We can solve for $P_n$ by writing it in terms of g. Because there are $g+1$ marbles in the bag, with one removed after every drawing, $P_6=\frac{g}{g+1}\cdot\frac{g-1}{g}...\frac{g-5}{g-4}\cdot\frac{1}{g-5}$ . The $\frac{g}{g+1}\cdot\frac{g-1}{g}...\frac{g-5}{g-4}$ represents the probability that the first 6 drawings result in green marbles, while the $\frac{1}{g-5}$ represents the probability that the seventh drawing results in a red marble. In a similar way, $P_5=\frac{g}{g+1}\cdot\frac{g-1}{g}...\frac{g-4}{g-3}\cdot\frac{1}{g-4}$ .

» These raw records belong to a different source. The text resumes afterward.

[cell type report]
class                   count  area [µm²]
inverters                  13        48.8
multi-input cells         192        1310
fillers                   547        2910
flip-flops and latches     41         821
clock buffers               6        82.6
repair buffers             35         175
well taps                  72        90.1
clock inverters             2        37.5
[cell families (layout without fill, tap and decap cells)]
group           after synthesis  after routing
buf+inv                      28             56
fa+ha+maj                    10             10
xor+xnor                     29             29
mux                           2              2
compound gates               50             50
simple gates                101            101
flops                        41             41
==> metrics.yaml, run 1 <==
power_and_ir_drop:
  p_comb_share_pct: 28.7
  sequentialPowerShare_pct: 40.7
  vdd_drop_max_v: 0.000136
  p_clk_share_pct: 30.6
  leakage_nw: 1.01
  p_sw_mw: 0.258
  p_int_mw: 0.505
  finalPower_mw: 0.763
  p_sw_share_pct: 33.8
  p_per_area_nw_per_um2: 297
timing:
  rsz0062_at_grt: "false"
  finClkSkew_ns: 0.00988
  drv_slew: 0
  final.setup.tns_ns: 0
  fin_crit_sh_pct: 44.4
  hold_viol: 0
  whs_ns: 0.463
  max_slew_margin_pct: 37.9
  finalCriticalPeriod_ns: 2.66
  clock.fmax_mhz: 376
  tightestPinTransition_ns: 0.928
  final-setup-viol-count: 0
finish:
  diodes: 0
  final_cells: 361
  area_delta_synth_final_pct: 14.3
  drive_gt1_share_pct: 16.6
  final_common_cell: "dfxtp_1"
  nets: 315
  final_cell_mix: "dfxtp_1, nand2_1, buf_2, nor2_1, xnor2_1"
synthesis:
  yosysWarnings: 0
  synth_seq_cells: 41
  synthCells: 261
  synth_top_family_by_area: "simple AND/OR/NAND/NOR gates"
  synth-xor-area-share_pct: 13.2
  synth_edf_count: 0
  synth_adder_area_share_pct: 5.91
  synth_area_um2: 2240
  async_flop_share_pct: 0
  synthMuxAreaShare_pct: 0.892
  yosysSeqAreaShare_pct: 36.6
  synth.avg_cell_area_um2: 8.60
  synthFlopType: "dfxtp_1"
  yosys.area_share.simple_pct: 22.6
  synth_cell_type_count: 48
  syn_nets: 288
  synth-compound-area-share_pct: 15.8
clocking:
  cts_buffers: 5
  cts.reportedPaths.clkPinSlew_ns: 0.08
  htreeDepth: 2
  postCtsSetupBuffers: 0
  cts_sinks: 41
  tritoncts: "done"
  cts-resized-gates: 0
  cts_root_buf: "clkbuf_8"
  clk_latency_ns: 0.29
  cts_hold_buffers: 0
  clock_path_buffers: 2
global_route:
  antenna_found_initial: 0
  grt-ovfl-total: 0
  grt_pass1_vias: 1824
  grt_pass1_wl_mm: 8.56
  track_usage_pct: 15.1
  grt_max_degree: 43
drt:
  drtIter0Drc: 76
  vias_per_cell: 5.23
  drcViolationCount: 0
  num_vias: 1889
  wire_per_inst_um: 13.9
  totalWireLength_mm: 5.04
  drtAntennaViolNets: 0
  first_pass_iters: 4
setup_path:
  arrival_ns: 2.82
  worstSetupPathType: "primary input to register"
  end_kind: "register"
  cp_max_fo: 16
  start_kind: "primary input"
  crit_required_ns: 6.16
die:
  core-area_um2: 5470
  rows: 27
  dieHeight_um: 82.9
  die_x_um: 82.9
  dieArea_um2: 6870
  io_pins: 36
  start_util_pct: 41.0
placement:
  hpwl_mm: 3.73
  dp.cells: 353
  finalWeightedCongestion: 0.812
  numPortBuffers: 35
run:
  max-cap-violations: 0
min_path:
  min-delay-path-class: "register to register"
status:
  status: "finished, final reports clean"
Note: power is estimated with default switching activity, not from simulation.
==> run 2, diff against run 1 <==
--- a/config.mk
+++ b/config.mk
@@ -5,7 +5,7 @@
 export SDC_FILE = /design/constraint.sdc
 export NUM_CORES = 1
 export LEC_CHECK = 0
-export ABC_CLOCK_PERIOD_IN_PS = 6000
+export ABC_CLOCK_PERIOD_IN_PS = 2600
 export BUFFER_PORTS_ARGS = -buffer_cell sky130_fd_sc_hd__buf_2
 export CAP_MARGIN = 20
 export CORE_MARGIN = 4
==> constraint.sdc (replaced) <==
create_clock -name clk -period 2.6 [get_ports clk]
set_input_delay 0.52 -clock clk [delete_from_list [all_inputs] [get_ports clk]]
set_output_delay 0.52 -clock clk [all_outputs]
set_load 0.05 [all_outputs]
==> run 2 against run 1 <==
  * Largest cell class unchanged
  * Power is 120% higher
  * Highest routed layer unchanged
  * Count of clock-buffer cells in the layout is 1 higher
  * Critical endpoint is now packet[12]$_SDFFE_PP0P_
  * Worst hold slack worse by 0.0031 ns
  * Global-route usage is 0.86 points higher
**config.mk**
```make
export PLATFORM = sky130hd
export DESIGN_NAME = regfile_sb_flat
export DESIGN_NICKNAME = d
export VERILOG_FILES = /design/src/rtl/regfile_pkg.sv /design/src/rtl/regfile_sb_if.sv /design/src/rtl/regfile_sb_register_rn.sv /design/src/rtl/regfile_sb.sv /design/src/flat_wrapper.sv
export SDC_FILE = /design/constraint.sdc
export NUM_CORES = 1
export LEC_CHECK = 0
export ABC_CLOCK_PERIOD_IN_PS = 1400
export BUFFER_PORTS_ARGS = -buffer_cell sky130_fd_sc_hd__buf_4
export CORE_MARGIN = 8
export CORE_UTILIZATION = 55
export DETAILED_ROUTE_END_ITERATION = 8
export GPL_TIMING_DRIVEN = 0
export HOLD_SLACK_MARGIN = 0.06
export PLACE_DENSITY = 0.78
export SYNTH_ARGS = -nofsm -noshare
export SYNTH_HDL_FRONTEND = slang
export SYNTH_HIERARCHICAL = 1
export SYNTH_SLANG_ARGS = --single-unit
```
**constraint.sdc**
```tcl
create_clock -name clk -period 1.4 [get_ports clk]
set_input_delay 0.07 -clock clk [delete_from_list [all_inputs] [get_ports clk]]
set_output_delay 0.07 -clock clk [all_outputs]
set_load 0.1 [all_outputs]
```
`config.mk`:
```
export PLATFORM = sky130hd
export DESIGN_NAME = lane_judge
export DESIGN_NICKNAME = d
export VERILOG_FILES = /design/src/rtl/lane_judge.sv
export SDC_FILE = /design/constraint.sdc
export NUM_CORES = 1
export LEC_CHECK = 0
export BUFFER_PORTS_ARGS = -buffer_cell sky130_fd_sc_hd__clkbuf_2
export CAP_MARGIN = 15
export CORE_ASPECT_RATIO = 1.1
export CORE_UTILIZATION = 55
export DETAILED_ROUTE_END_ITERATION = 16
export GPL_ROUTABILITY_DRIVEN = 0
export PLACE_DENSITY = 0.81
export SYNTH_ARGS = -nofsm -noshare
export SYNTH_HDL_FRONTEND = slang
export SYNTH_SLANG_ARGS = --single-unit
```
`constraint.sdc`:
```
create_clock -name clk -period 3.55 [get_ports clk]
set_clock_uncertainty 0.15 [all_clocks]
set_input_delay 0.1775 -clock clk [delete_from_list [all_inputs] [get_ports clk]]
set_output_delay 0.1775 -clock clk [all_outputs]
set_load 0.02 [all_outputs]
```
`src/rtl/lane_judge.sv`:
```
// lane_judge: hit/miss judge for one lane of a falling-block rhythm game.
//
// Watches the block height of this lane and the player's key. It makes exactly
// one judgement per block. A key press while the block is inside
// [WIN_LO, WIN_HI] is a hit. A block that leaves the window or respawns
// without a press is a miss. The module also keeps score, the current combo
// and the best combo.
//
// Ports
//   clk             in   rising-edge clock; the same tick that advances block_h
//   rst             in   synchronous active-high reset
//   restart         in   synchronous clear; same effect as rst
//   stop_or_endgame in   freeze: FSM, prev_h and counters hold, pulses are 0
//   block_h[9:0]    in   block height from the block generator
//   key_in          in   raw asynchronous key
//   hit             out  one-cycle pulse, successful press
//   miss            out  one-cycle pulse, missed block
//   perfect         out  one-cycle pulse coincident with hit (optional)
//   block_clear     out  level, high from a hit until the next new block
//   score[9:0]      out  points, saturating at SCORE_MAX
//   combo[6:0]      out  consecutive hits, saturating at 127
//   max_combo[6:0]  out  best combo since reset
//
// Build option: define JUDGE_PERFECT_EN to enable the perfect sub-window
// [585, 615]. A perfect hit scores 2 points instead of 1.
//
// state    | meaning
// ---------+-----------------------------------------------------------
// S_WAIT   | block above the window, or a new block not yet in the window
// S_WINDOW | block inside the window, waiting for a press
// S_DONE   | this block is judged; waiting for the generator to respawn

module lane_judge #(
    parameter int unsigned WIN_LO    = 540,
    parameter int unsigned WIN_HI    = 660,
    parameter int unsigned SCORE_MAX = 999
) (
    input  logic       clk,
    input  logic       rst,
    input  logic       restart,
    input  logic       stop_or_endgame,
    input  logic [9:0] block_h,
    input  logic       key_in,
    output logic       hit,
    output logic       miss,
    output logic       perfect,
    output logic       block_clear,
    output logic [9:0] score,
    output logic [6:0] combo,
    output logic [6:0] max_combo
);

    typedef enum logic [1:0] {S_WAIT, S_WINDOW, S_DONE} state_t;

    localparam logic [9:0]  LP_WIN_LO    = 10'(WIN_LO);
    localparam logic [9:0]  LP_WIN_HI    = 10'(WIN_HI);
    localparam logic [10:0] LP_SCORE_MAX = 11'(SCORE_MAX);

    state_t      r_state;
    state_t      w_state_nxt;
    logic        r_sync1, r_sync2, r_key_d;
    logic [9:0]  r_prev_h;
    logic        r_hit, r_miss, r_perfect, r_block_clear;
    logic [9:0]  r_score;
    logic [6:0]  r_combo, r_max_combo;

    logic        w_clr;
    logic        w_in_win, w_past_win, w_new_blk, w_key_edge;
    logic        w_hit, w_miss, w_perf, w_unclear;
    logic [10:0] w_score_sum;
    logic [9:0]  w_score_sat;
    logic [6:0]  w_combo_inc;

    assign w_clr      = rst | restart;
    assign w_in_win   = (block_h >= LP_WIN_LO) && (block_h <= LP_WIN_HI);
    assign w_past_win = block_h > LP_WIN_HI;
    assign w_new_blk  = block_h < r_prev_h;
    assign w_key_edge = r_sync2 & ~r_key_d;

    always_comb begin
        w_state_nxt = r_state;
        w_hit       = 1'b0;
        w_miss      = 1'b0;
        w_unclear   = 1'b0;
        if (!stop_or_endgame) begin
            case (r_state)
                S_WAIT: begin
                    if (!w_new_blk && w_in_win)
                        w_state_nxt = S_WINDOW;
                end
                S_WINDOW: begin
                    // A respawn beats a same-cycle press: the old block is gone.
                    if (w_new_blk) begin
                        w_miss      = 1'b1;
                        w_state_nxt = S_WAIT;
                    end else if (w_key_edge && w_in_win) begin
                        w_hit       = 1'b1;
                        w_state_nxt = S_DONE;
                    end else if (w_past_win) begin
                        w_miss      = 1'b1;
                        w_state_nxt = S_DONE;
                    end
                end
                S_DONE: begin
                    if (w_new_blk) begin
                        w_unclear   = 1'b1;
                        w_state_nxt = S_WAIT;
                    end
                end
                default: w_state_nxt = S_WAIT;
            endcase
        end
    end

`ifdef JUDGE_PERFECT_EN
    localparam logic [9:0] LP_PERF_LO = 10'd585;
    localparam logic [9:0] LP_PERF_HI = 10'd615;
    assign w_perf = w_hit && (block_h >= LP_PERF_LO) && (block_h <= LP_PERF_HI);
`else
    assign w_perf = 1'b0;
`endif

    assign w_score_sum = {1'b0, r_score} + (w_perf ? 11'd2 : 11'd1);
    assign w_score_sat = (w_score_sum > LP_SCORE_MAX) ? LP_SCORE_MAX[9:0] : w_score_sum[9:0];
    assign w_combo_inc = (r_combo == 7'd127) ? r_combo : r_combo + 7'd1;

    always_ff @(posedge clk) begin
        if (w_clr)
            r_state <= S_WAIT;
        else
            r_state <= w_state_nxt;
    end

    always_ff @(posedge clk) begin
        if (w_clr) begin
            r_sync1       <= 1'b0;
            r_sync2       <= 1'b0;
            r_key_d       <= 1'b0;
            r_prev_h      <= 10'd0;
            r_hit         <= 1'b0;
            r_miss        <= 1'b0;
            r_perfect     <= 1'b0;
            r_block_clear <= 1'b0;
            r_score       <= 10'd0;
            r_combo       <= 7'd0;
            r_max_combo   <= 7'd0;
        end else begin
            // The synchronizer and edge flop run even while frozen, so a press
            // made during the freeze is used up and does not count afterwards.
            r_sync1   <= key_in;
            r_sync2   <= r_sync1;
            r_key_d   <= r_sync2;
            r_hit     <= w_hit;
            r_miss    <= w_miss;
            r_perfect <= w_perf;
            if (!stop_or_endgame)
                r_prev_h <= block_h;
            if (w_hit) begin
                r_score       <= w_score_sat;
                r_combo       <= w_combo_inc;
                r_block_clear <= 1'b1;
                if (w_combo_inc > r_max_combo)
                    r_max_combo <= w_combo_inc;
            end else if (w_miss) begin
                r_combo <= 7'd0;
            end
            if (w_unclear)
                r_block_clear <= 1'b0;
        end
    end

    assign hit         = r_hit;
    assign miss        = r_miss;
    assign perfect     = r_perfect;
    assign block_clear = r_block_clear;
    assign score       = r_score;
    assign combo       = r_combo;
    assign max_combo   = r_max_combo;

endmodule

```
==> results.cfg <==
[yosys]
yosysWarningCount = 0
yosysMostFrequentCell = dfxtp_1
async_reset_ff_share_pct = 0
syn-instance-count = 288
syn-num-nets = 322
ys_types = 52
synth_ff_type = dfxtp_1
netlist_area_mm2 = 0.00243
netlist.area_leader.share_pct = 34.7
yosys.area.top_type = dfxtp_1
netlist_top_cells_count = 42 x dfxtp_1, 33 x nor2_1, 21 x a21oi_1, 21 x nand2_1, 19 x ha_1
yosys-top-cells-area = dfxtp_1 35%, ha_1 9.8%, mux2i_1 7.0%
synth_edf_count = 0
avgSynthCellArea_um2 = 8.42
ys_seq_elements = 42
synth-seq-area-share_pct = 34.7

[worst_setup_path]
crit_type = reg2reg
setup.worst_path.end_class = register
crit_arrival_ns = 3.40
cp-start-kind = register
cp_max_fo = 8
cp.required_ns = 3.61

[die]
die_area_mm2 = 0.00468
io_pins = 43
coreArea_mm2 = 0.00408
start_util_pct = 59.4
fp-row-count = 24
die_h_um = 71.7
die_w_um = 65.3

[power_and_ir_drop]
total_power_mw = 0.931
power.switching_mw = 0.202
clockPowerShare_pct = 41.3
pwr_density_cell_mw_per_mm2 = 337
peakVddDrop_v = 0.000300
combPwrFrac_pct = 7.3
power_leakage_nw = 1.18
p_seq_share_pct = 51.4
switching_share_pct = 21.7
p_int_mw = 0.728

[clocking]
path_clk_slew_ns = 0.08
root_buffer = clkbuf_8
cts_buffer_depth = 2
tritoncts = done
cts_setup_buffers = 0
insertion_delay_ns = 0.29
clock-sinks = 42
numCtsBuffers = 5
h-tree-depth = 2

[sta]
setup_viol = 0
fin_crit_sh_pct = 94.0
worst_pin_slew_ns = 0.722
max_freq_ghz = 0.300
drv_slew = 0
finalHoldViolations = 0
rsz0062_at_grt = no
relSlewSlack_pct = 51.8
fin_crit_ns = 3.34
fin_setup_tns_ns = 0

[final_layout]
areaGrowthSynthToFinish_pct = 13.8
nNetsFinal = 357
stdcell_count = 375
antenna_cells = 0
drive_gt1_share_pct = 18.6

[routing]
drcViolationCount = 0
drt.antenna.violating_nets = 0
num_vias = 2211
wl_per_cell_um = 14.2
postRouteWirelength_um = 5340
via_per_inst = 5.90
drt_iter0_drc = 134
drt_pass1_iterations = 4

[placement]
place_inst = 367
dp_hpwl_um = 3850
io_buffers = 41

[grt]
grt_pass1_wl_um = 9160
gr-total-overflow = 0
grt_util_all_layers_pct = 24.3
grt_pass1_vias = 2080
grt_max_degree = 38
antenna_found_initial = 0

[run]
maxCapViolCount = 0

[outcome]
status = completed

[worst_hold_path]
hold_class = in2reg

When we simplify by cross cancelling, it turns out that both $P_5$ and $P_6$ equal $\frac{1}{g+1}$ . $P_5+P_6=\frac{g+3}{g^2-37}$ now turns to $\frac{2}{g+1}=\frac{g+3}{g^2-37}$ .

We can now solve for g:

$\frac{2}{g+1}=\frac{g+3}{g^2-37}$

1. Multiply both sides by $g+1$ : $2=\frac{g^2+4g+3}{g^2-37}$

2. Multiply both sides by $g^2-37$ : $2{g^2}-74=g^2+4g+3$

3. Move everything over to the left side: $g^2-4g-77=0$

4. Factorize the left side: $(g-11)(g+7)=0$

5. Solve for g: From $(g-11)(g+7)=0$ , we get $g=11$ or $g=-7$ ; however, since there can't be a negative number of green marbles, $g=11$ is the only possible value for g.

Now, we know that there are 11 green marbles and 1 red marble, so there are $\boxed{12}$ marbles in the bag.